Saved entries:
*** Block opens ***

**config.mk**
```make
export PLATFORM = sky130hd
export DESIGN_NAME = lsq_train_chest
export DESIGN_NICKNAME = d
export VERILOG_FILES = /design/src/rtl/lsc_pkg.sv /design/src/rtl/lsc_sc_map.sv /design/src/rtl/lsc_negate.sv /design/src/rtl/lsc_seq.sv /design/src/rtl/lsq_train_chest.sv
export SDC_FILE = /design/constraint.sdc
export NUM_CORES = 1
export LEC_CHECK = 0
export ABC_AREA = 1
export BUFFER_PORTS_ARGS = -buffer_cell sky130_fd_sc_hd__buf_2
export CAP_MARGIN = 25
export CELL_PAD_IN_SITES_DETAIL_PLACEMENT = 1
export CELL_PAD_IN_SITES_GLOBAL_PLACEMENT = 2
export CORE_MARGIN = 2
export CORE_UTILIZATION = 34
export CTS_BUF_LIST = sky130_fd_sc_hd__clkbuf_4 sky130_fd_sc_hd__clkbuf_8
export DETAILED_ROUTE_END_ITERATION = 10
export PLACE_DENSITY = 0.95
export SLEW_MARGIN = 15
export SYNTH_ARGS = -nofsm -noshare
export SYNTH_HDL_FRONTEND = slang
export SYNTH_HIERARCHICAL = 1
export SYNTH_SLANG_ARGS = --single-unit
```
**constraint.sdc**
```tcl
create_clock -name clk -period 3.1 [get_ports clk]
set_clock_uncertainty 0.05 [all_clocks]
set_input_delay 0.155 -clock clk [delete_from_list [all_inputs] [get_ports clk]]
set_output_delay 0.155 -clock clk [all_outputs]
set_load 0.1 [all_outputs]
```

*** Block closes ***

▶ [TASK TO COMPLETE]: Transcribe the data in full, keeping every detail.

▶ [REPLY TO THE TASK]:
**config.mk**
```make
export PLATFORM = sky130hd
export DESIGN_NAME = lsq_train_chest
export DESIGN_NICKNAME = d
export VERILOG_FILES = /design/src/rtl/lsc_pkg.sv /design/src/rtl/lsc_sc_map.sv /design/src/rtl/lsc_negate.sv /design/src/rtl/lsc_seq.sv /design/src/rtl/lsq_train_chest.sv
export SDC_FILE = /design/constraint.sdc
export NUM_CORES = 1
export LEC_CHECK = 0
export ABC_AREA = 1
export BUFFER_PORTS_ARGS = -buffer_cell sky130_fd_sc_hd__buf_2
export CAP_MARGIN = 25
export CELL_PAD_IN_SITES_DETAIL_PLACEMENT = 1
export CELL_PAD_IN_SITES_GLOBAL_PLACEMENT = 2
export CORE_MARGIN = 2
export CORE_UTILIZATION = 34
export CTS_BUF_LIST = sky130_fd_sc_hd__clkbuf_4 sky130_fd_sc_hd__clkbuf_8
export DETAILED_ROUTE_END_ITERATION = 10
export PLACE_DENSITY = 0.95
export SLEW_MARGIN = 15
export SYNTH_ARGS = -nofsm -noshare
export SYNTH_HDL_FRONTEND = slang
export SYNTH_HIERARCHICAL = 1
export SYNTH_SLANG_ARGS = --single-unit
```
**constraint.sdc**
```tcl
create_clock -name clk -period 3.1 [get_ports clk]
set_clock_uncertainty 0.05 [all_clocks]
set_input_delay 0.155 -clock clk [delete_from_list [all_inputs] [get_ports clk]]
set_output_delay 0.155 -clock clk [all_outputs]
set_load 0.1 [all_outputs]
```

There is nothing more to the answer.